[Start of section]

`config.mk`:
```
export PLATFORM = sky130hd
export DESIGN_NAME = bsc_fifo
export DESIGN_NICKNAME = d
export VERILOG_FILES = /design/src/rtl/bsc_pkg.sv /design/src/rtl/bsc_fifo.sv
export SDC_FILE = /design/constraint.sdc
export NUM_CORES = 1
export LEC_CHECK = 0
export CAP_MARGIN = 15
export CORE_MARGIN = 2
export CORE_UTILIZATION = 57
export CTS_CLUSTER_SIZE = 10
export DETAILED_ROUTE_END_ITERATION = 8
export DONT_BUFFER_PORTS = 1
export PLACE_DENSITY = 0.72
export RECOVER_POWER = 100
export SYNTH_ARGS = -nofsm -noshare
export SYNTH_HDL_FRONTEND = slang
export SYNTH_SLANG_ARGS = --single-unit
```
`constraint.sdc`:
```
create_clock -name clk -period 3.1 [get_ports clk]
set_input_delay 0.465 -clock clk [delete_from_list [all_inputs] [get_ports clk]]
set_output_delay 0.465 -clock clk [all_outputs]
set_load 0.1 [all_outputs]
```
`src/rtl/bsc_pkg.sv`:
```
// Shared types, constants and helpers for the barometric compensation block.
// No dependencies; every other file imports this package.
package bsc_pkg;

	// pipelined divider: one quotient bit per stage
	localparam int DivW   = 32;
	localparam int SideW  = 58;
	// queue between front and back
	localparam int QDepth = 4;
	localparam int QIdxW  = 2;

	// configuration register indexes
	localparam logic [1:0] CfgA   = 2'd0;
	localparam logic [1:0] CfgB   = 2'd1;
	localparam logic [1:0] CfgC   = 2'd2;
	localparam logic [1:0] CfgOss = 2'd3;

	// compensation constants
	localparam logic [31:0] Off4000   = 32'd4000;
	localparam logic [31:0] Bias32768 = 32'd32768;
	localparam logic [31:0] Num50000  = 32'd50000;
	localparam logic [31:0] K3038     = 32'd3038;
	localparam logic [31:0] K7357     = 32'd7357;
	localparam logic [31:0] K3791     = 32'd3791;

	// decoded calibration set
	typedef struct packed {
		logic [15:0] ac1;
		logic [15:0] ac2;
		logic [15:0] ac3;
		logic [15:0] ac4;
		logic [15:0] ac5;
		logic [15:0] ac6;
		logic [15:0] b1;
		logic [15:0] b2;
		logic [15:0] mc;
		logic [15:0] md;
		logic [1:0]  oss;
	} cal_t;

	// item handed from front to back
	typedef struct packed {
		logic [31:0] x1;
		logic [31:0] den;
		logic [23:0] up;
	} fitem_t;

	// sideband through the temperature divider
	typedef struct packed {
		logic [31:0] x1;
		logic [23:0] up;
		logic        dz;
		logic        neg;
	} tside_t;

	// sideband through the pressure divider
	typedef struct packed {
		logic [27:0] temp;
		logic        post;
		logic        err;
	} pside_t;

	// arithmetic right shift of a 32-bit pattern
	function automatic logic [31:0] sar32(input logic [31:0] v, input logic [4:0] n);
		return $signed(v) >>> n;
	endfunction

	// sign-extend a 16-bit field
	function automatic logic [31:0] sx16(input logic [15:0] v);
		return {{16{v[15]}}, v};
	endfunction

endpackage

```
`src/rtl/bsc_fifo.sv`:
```
// Short queue of front items between front and back.
// Depends on bsc_pkg.
module bsc_fifo (
	input  logic            clk,
	input  logic            arst_n,
	input  logic            wr_en,
	input  bsc_pkg::fitem_t wr_item,
	output logic            full,
	input  logic            rd_en,
	output logic            rd_valid,
	output bsc_pkg::fitem_t rd_item
);
	import bsc_pkg::*;

	fitem_t           mem_q [QDepth];
	logic [QIdxW-1:0] wr_ptr_q;
	logic [QIdxW-1:0] rd_ptr_q;
	logic [QIdxW:0]   cnt_q;
	logic             do_wr;
	logic             do_rd;

	assign full     = (cnt_q == (QIdxW+1)'(QDepth));
	assign rd_valid = (cnt_q != '0);
	assign rd_item  = mem_q[rd_ptr_q];
	assign do_wr    = wr_en && !full;
	assign do_rd    = rd_en && rd_valid;

	// pointers and fill count
	always_ff @(posedge clk or negedge arst_n) begin
		if (!arst_n) begin
			wr_ptr_q <= '0;
			rd_ptr_q <= '0;
			cnt_q    <= '0;
		end else begin
			if (do_wr)
				wr_ptr_q <= wr_ptr_q + 1'b1;
			if (do_rd)
				rd_ptr_q <= rd_ptr_q + 1'b1;
			if (do_wr && !do_rd)
				cnt_q <= cnt_q + 1'b1;
			else if (do_rd && !do_wr)
				cnt_q <= cnt_q - 1'b1;
		end
	end

	// storage
	always_ff @(posedge clk) begin
		if (do_wr)
			mem_q[wr_ptr_q] <= wr_item;
	end

endmodule

```
# After elaboration in Yosys (flattened, before gate mapping)
# Memory sizes are Yosys's and may differ from the RTL's.
# Index checks and enable logic that the tools add are counted.
# totals
regBits	7
n_memories	1
word_cells	22
out_inout_bits	90
inputBits	92
ram_bits	352
# op_classes
n_mux	4
reduce_logical	9
n_eq_ne	1
addsub	4
# memory_table
memory	words	width	read_ports	rd_ports_with_merged_regs	write_ports	line	source
mem_q	4	88	1	0	1	bsc_fifo.sv:15	fitem_t mem_q [QDepth];
# ops
cell	count
3-bit 2-to-1 mux	2
2-bit by 1-bit adder with 2-bit output (second input constant)	2
1-bit logical AND	4
3-bit by 1-bit adder with 3-bit output (second input constant)	1
3-bit equality test (second input constant)	1
1-bit logical NOT	3
3-bit nonzero test	1
3-bit by 1-bit subtractor with 3-bit output (second input constant)	1
1-bit 2-to-1 mux	2
2-bit nonzero test	1

# Longest topological paths before layout
# Gate-level depths: netlist (run 1).
# logic_depth
depth_word	7
depth_mapped	9
mapped_depth_nobuf	8

# Worst setup path before layout (run 1)
# OpenSTA, ideal clock, no wires.
# synth_path
kind	flip-flop to flip-flop
startpoint	register cnt_q[0]
endpoint	memory mem_q[0][0] (netlist bit), enable pin
setup_ns	0.649
synth_period_minus_slack_ns	3.752
n_path_buf	1
stages_incl_launch_ff	5
slack_ns	-0.652
t_arrival_ns	3.102
required_ns	2.451
cell_sequence	dfrtp_1 nor3b_2 nor2b_1 buf_6 and2_1
# synth_between
elab_chain_len	5
# synth_lines
item	line	source
from (decl)	bsc_fifo.sv:18	logic [QIdxW:0] cnt_q;
from (signal assigned)	bsc_fifo.sv:40	cnt_q <= cnt_q + 1'b1;
from (signal assigned)	bsc_fifo.sv:42	cnt_q <= cnt_q - 1'b1;
3-bit equality test	bsc_fifo.sv:22	assign full = (cnt_q == (QIdxW+1)'(QDepth));
via full	bsc_fifo.sv:8	output logic full,
1-bit logical NOT	bsc_fifo.sv:25	assign do_wr = wr_en && !full;
1-bit logical AND	bsc_fifo.sv:25	
via do_wr	bsc_fifo.sv:19	logic do_wr;
1-bit 2-to-1 mux	bsc_fifo.sv:48	if (do_wr)
1-bit 2-to-1 mux (implied by the code)	bsc_fifo.sv:49	mem_q[wr_ptr_q] <= wr_item;
to (decl)	bsc_fifo.sv:15	
# The timed path passes the listed nets, and every way through them passes these cells.

# Worst setup path after layout (run 1)
# layout_path
startpoint	register cnt_q[0]
endpoint	register cnt_q[1]
# layout_between
elab_chain_len	6
word_cells_on_any_way	14
cone_classes	add/sub (2); eq/ne (1); mux (2); reduce/logical (9)
# layout_lines
item
parallel branches: the longest is 6 deep, another holds 3-bit by 1-bit subtractor with 3-bit output
# Several ways; the timed one is not identified. The select of a mux whose other input is x is not followed.
# A chain may end at the register's enable or synchronous reset.

==> flow_summary.json, run 1 <==
{
  "synth_edf_count": 352,
  "synth_top_area_share_pct": 80.0,
  "endpoint_kind": "register",
  "start_util_pct": 58.2,
  "wl_per_cell_um": 26.3,
  "synth-main-ff-cell": "edfxtp_1",
  "clock_latency_ps": 510,
  "grt_usage_pct": 18.1,
  "layout.cells.non_filler": 831,
  "synth_top_area_cell": "edfxtp_1",
  "place_area_um2": 13600,
  "use_met2_pct": 28.9,
  "yosysMostFrequentCell": "edfxtp_1",
  "firstDrtPassIters": 4,
  "routabilityCongestion": 0.711,
  "cts_buffer_depth": 3,
  "drv_cap": 0,
  "use_met1_pct": 22.1,
  "synth_area_per_cell_um2": 26.7,
  "final-hold-violation-count": 0,
  "clock_skew_ps": 16.8,
  "vias": 5204,
  "synth.cell_area_um2": 13200,
  "ys_ff_latch": 359,
  "globalRouteMet3Util_pct": 8.72,
  "io_pins": 182,
  "setup-violations-final": 0,
  "root_buffer": "clkbuf_16",
  "die_y_um": 156,
  "gr-total-overflow": 0,
  "fin_tns_setup_ps": 0,
  "htree_levels": 2,
  "areaGrowthSynthToFinish_pct": 10.5,
  "critPathKind": "reg2reg",
  "crit_start": "cnt_q[0]$_DFFE_PN0P_",
  "synthesis.nets": 593,
  "grt_first_pass_wirelength_um": 32900,
  "status": "complete, no violations",
  "final_area_um2": 14600,
  "diodes": 0,
  "ant_nets": 0,
  "fmax_mhz": 346,
  "hpwl_um": 13300,
  "drive_above_1_share_pct": 28.2,
  "drtIter0Drc": 284,
  "grt_antenna_before_repair": 0,
  "die_x_um": 156,
  "arrival_ps": 3280,
  "die_area_um2": 24400,
  "synth_common_cells": "edfxtp_1 (352), mux4_2 (88), buf_12 (9), buf_2 (9), dfrtp_1 (7)",
  "startpoint_type": "register",
  "required_ps": 3490,
  "cts_tree": "built",
  "ys_seq_area_share_pct": 81.3,
  "maxSlewViolCount": 0,
  "nNetsFinal": 634,
  "viasPerCell": 6.26,
  "fin_crit_sh_pct": 93.1,
  "grt_max_degree": 70,
  "postCtsSetupRepairBufs": 0,
  "io_buffers": 0,
  "core_area_um2": 22700,
  "yosys.cell_types.count": 20,
  "ys_async_sr_fraction_pct": 1.95,
  "rr_startpoint": "cnt_q[0]$_DFFE_PN0P_",
  "netlist_top_cells_area": "edfxtp_1 (80%), mux4_2 (15%), buf_12 (1.4%)",
  "clock-sinks": 359,
  "holdCritStartpoint": "wr_item[68]",
  "nFillCells": 1469,
  "period_minus_slack_ps": 2890,
  "drc": 0,
  "min_path_type": "in2reg",
  "grt_pass1_vias": 5656,
  "whs_ps": 46.6,
  "cts_buffers": 42,
  "dp.cells": 776,
  "clkTransAtPathRegs_ps": 50,
  "top_usage_layer": "met2",
  "drt-total-wl_um": 21800,
  "fp-row-count": 55,
  "synth_cells": 495,
  "crit_fanout": 4,
  "slew_headroom_pct": 17.2,
  "yosys_warnings": 0,
  "tightest_slew_ps": 1240,
  "rsz0062_at_grt": "no"
}
[cells by family (layout without fill, tap and decap cells)]
family / count (synthesis) / in the layout / synth area share (%)
DFF: 359 / 359 / 81.3
muxes: 90 / 90 / 15.2
buffers and inverters: 24 / 75 / 2.02
and+or+nand+nor: 10 / 10 / 0.473
adders and majority gates: 6 / 6 / 0.625
xor gates and xnor gates: 6 / 6 / 0.398
[layout by cell type, fill, tap and decap left out]
| cell | n |
|---|---|
| dfrtp_4 | 2 |
| fa_1 | 1 |
| clkbuf_2 | 4 |
| nand3_1 | 1 |
| and2_2 | 3 |
| buf_4 | 1 |
| dfrtp_1 | 5 |
| ha_1 | 5 |
| clkbuf_1 | 11 |
| clkbuf_16 | 43 |
| inv_1 | 3 |
| xnor2_1 | 4 |
| nor3b_1 | 1 |
| and2_1 | 1 |
| nand2_1 | 1 |
| xor2_1 | 2 |
| mux2_2 | 2 |
| or3_1 | 1 |
| edfxtp_1 | 352 |
| nor2_1 | 1 |
| dlygate4sd3_1 | 1 |
| clkinv_1 | 1 |
| nor2b_1 | 1 |
| buf_12 | 3 |
| inv_6 | 2 |
| buf_6 | 1 |
| clkbuf_4 | 5 |
| mux4_2 | 88 |
[layer usage]
| metal | vias to the layer above | share of wire [%] |
|---|---|---|
| li1 | 2203 | - |
| met5 | - | 0 |
| met1 | 2747 | 37 |
| met2 | 215 | 49 |
| met3 | 39 | 11 |
| met4 | 0 | 2.4 |
[critical path, cell delays in order (launching register included)]
cell,delay (ps)
dfrtp_1,420
or3_1,140
clkbuf_1,910
nand2_1,220
ha_1,290
inv_1,90
fa_1,410
mux2_2,280
[layout make-up]
| class | count | area [µm²] | share of cell area [%] |
|---|---|---|---|
| flip-flops and latches | 359 | 10800 | 73.6 |
| repair buffers | 18 | 158 | 1.08 |
| clock inverters | 3 | 21.3 | 0.146 |
| well taps | 285 | 357 | 2.44 |
| inverters | 3 | 11.3 | 0.0771 |
| clock buffers | 51 | 1110 | 7.57 |
| multi-input cells | 112 | 2200 | 15.1 |
[what timing repair did]
action,4_1_cts,5_1_grt
hold endpoints to repair,7,0
setup endpoints to repair,0,0
gates resized for setup,0,0
hold buffers,1,0
[per-stage QoR]
stage | setup WS, ps | util, %
finish | 214 | 64.3
global route | 92.9 | 64.3
CTS | 236 | 64.7
detailed placement | 702 | 59.7
global placement | 772 | 59.7
floorplan | 372 | -
[path summary, 6_finish.rpt]
kind	to	slack, ps	depth (start not counted)
worst max-delay path	cnt_q[1]$_DFFE_PN0P_	210	7
worst min-delay path	mem_q[1][68]$_DFFE_PP_	50	0
worst max register to register	cnt_q[1]$_DFFE_PN0P_	210	7
worst min register to register	cnt_q[2]$_DFFE_PN0P_	510	1
max in group asynchronous	rd_ptr_q[1]$_DFFE_PN0P_	2540	1
min in group asynchronous	cnt_q[0]$_DFFE_PN0P_	280	1
[registers in the layout, summed over array words and instances, names as in the netlist]
| signal | flops |
|---|---|
| cnt_q | 3 |
| mem_q | 352 |
| rd_ptr_q | 2 |
| wr_ptr_q | 2 |
Power of run 1 is left out: the tool's default activity adds up to more than one toggle a clock period on the data nets, which glitch-free logic cannot reach.
==> run 2, diff against run 1 <==
--- a/config.mk
+++ b/config.mk
@@ -7,11 +7,11 @@
 export LEC_CHECK = 0
 export CAP_MARGIN = 15
 export CORE_MARGIN = 2
-export CORE_UTILIZATION = 57
+export CORE_UTILIZATION = 60
 export CTS_CLUSTER_SIZE = 10
 export DETAILED_ROUTE_END_ITERATION = 8
 export DONT_BUFFER_PORTS = 1
-export PLACE_DENSITY = 0.72
+export PLACE_DENSITY = 0.73
 export RECOVER_POWER = 100
 export SYNTH_ARGS = -nofsm -noshare
 export SYNTH_HDL_FRONTEND = slang
==> constraint.sdc (replaced) <==
create_clock -name clk -period 2.9 [get_ports clk]
set_input_delay 0.435 -clock clk [delete_from_list [all_inputs] [get_ports clk]]
set_output_delay 0.435 -clock clk [all_outputs]
set_load 0.1 [all_outputs]
==> run 2 against run 1 <==
  * Die area is 4.9% lower
  * Sequential share of layout area fell by 4.3 points
  * Utilization grew 7.2 points
  * Final area rose by 6.3%
  * Wire length up 7.3%
  * Final cell count is 11% higher
  * Largest cell class unchanged
==> flow_summary.json, run 2 (synthesis gave the netlist of run 1 again) <==
{
  "largest_reg_flops": 352,
  "drv_cap": 0,
  "crit_fanout": 68,
  "cts_buffer_depth": 3,
  "endpoint_kind": "output port",
  "final-hold-violation-count": 0,
  "htree_levels": 2,
  "vias": 5593,
  "path_cells": "buf_12, mux4_2",
  "critPathSlowestCell": "mux4_2",
  "drt-total-wl_um": 23400,
  "fp-row-count": 54,
  "slew_headroom_pct": 17.0,
  "root_buffer": "clkbuf_16",
  "grt_max_degree": 69,
  "reg_top3": "mem_q x352, cnt_q x3",
  "io_buffers": 0,
  "viasPerCell": 6.08,
  "die_y_um": 152,
  "firstDrtPassIters": 6,
  "cts_tree": "built",
  "drc": 0,
  "fmax_mhz": 361,
  "grt_first_pass_wirelength_um": 35400,
  "gr-total-overflow": 0,
  "wl_per_cell_um": 25.5,
  "io_pins": 182,
  "slowest_delay_ps": 870,
  "clock_latency_ps": 510,
  "cts_buffers": 42,
  "die_area_um2": 23200,
  "min_path_type": "in2reg",
  "clkTransAtPathRegs_ps": 50,
  "critPathKind": "reg2out",
  "fin_tns_setup_ps": 0,
  "status": "complete, no violations",
  "final_common_cell": "edfxtp_1",
  "fin_crit_sh_pct": 95.5,
  "routabilityCongestion": 0.685,
  "nNetsFinal": 725,
  "start_util_pct": 60.9,
  "regMostFlops": "mem_q",
  "drtIter0Drc": 367,
  "startpoint_type": "register",
  "hpwl_um": 13500,
  "setup-violations-final": 0,
  "final_cell_mix": "edfxtp_1 (352), mux4_2 (88), dlygate4sd3_1 (83), clkbuf_16 (45), clkbuf_1 (14)",
  "areaGrowthSynthToFinish_pct": 17.5,
  "grt_pass1_vias": 5911,
  "required_ps": 2470,
  "postCtsSetupRepairBufs": 0,
  "period_minus_slack_ps": 2770,
  "grt_antenna_before_repair": 1,
  "tightest_slew_ps": 1240,
  "maxSlewViolCount": 0,
  "clock-sinks": 359,
  "arrival_ps": 2340,
  "clock_skew_ps": 9.17,
  "ant_nets": 0,
  "drive_above_1_share_pct": 25.5,
  "grt_usage_pct": 20.2,
  "final_util_pct": 71.6,
  "core_area_um2": 21700,
  "rsz0062_at_grt": "no",
  "die_x_um": 152
}
==> run 2: final cells by class <==
cell class / instances / area [µm²]
well taps: 280 / 350
diodes: 1 / 2.50
fillers: 1210 / 6170
flip-flops and latches: 359 / 10800
repair buffers: 109 / 1030
multi-input cells: 112 / 2200
clock buffers: 54 / 1160
clock inverters: 2 / 12.5
inverters: 3 / 11.3
==> run 2: per-layer routing <==
layer  up-vias  GRT usage (%)  wire [µm]
li1       2384              -          -
met1      2961           25.8       9100
met2       218           34.3      12400
met3        30           6.46       1600
met4         0           4.81        301
met5         -              0          0
==> run 2: critical path: cells and delay by family (launching register included) <==
kind / cells / cell delay, ps
buf+inv: 1 / 390
flops: 1 / 420
mux: 1 / 870
==> run 2: path summary, 6_finish.rpt <==
| kind | to | startpoint | depth (start not counted) | slack (ps) |
|---|---|---|---|---|
| worst max-delay path | rd_item[9] | rd_ptr_q[0]$_DFFE_PN0P_ | 2 | 130 |
| worst min-delay path | mem_q[0][62]$_DFFE_PP_ | wr_item[62] | 0 | 20 |
| worst max register to register | mem_q[3][52]$_DFFE_PP_ | cnt_q[2]$_DFFE_PN0P_ | 4 | 250 |
| worst min register to register | cnt_q[2]$_DFFE_PN0P_ | cnt_q[2]$_DFFE_PN0P_ | 1 | 490 |
| max in group asynchronous | rd_ptr_q[1]$_DFFE_PN0P_ | arst_n | 1 | 2350 |
| min in group asynchronous | rd_ptr_q[0]$_DFFE_PN0P_ | arst_n | 1 | 270 |
==> run 2: per-stage QoR <==
stage	hold WS, ps	setup WS [ps]	instances	cell area, µm²
after floorplan	139	172	495	13200
after global placement	140	667	780	13600
after detailed placement	140	621	780	13600
after CTS	1.03	111	883	15300
after global routing	-1.91	48.1	919	15500
final	24.0	130	920	15500
==> run 2: what timing repair did <==
item                      4_1_cts  5_1_grt
hold buffers                   47       36
resized for setup               0        0
hold endpoints to repair      187      114
Power of run 2 is left out for the same reason.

[End of section]

__WHAT YOU SHOULD DO__
Copy out the lines of the records above in which the string "critPathKind" appears.

__RESULT OF THIS TASK__
  "critPathKind": "reg2reg",
  "critPathKind": "reg2out",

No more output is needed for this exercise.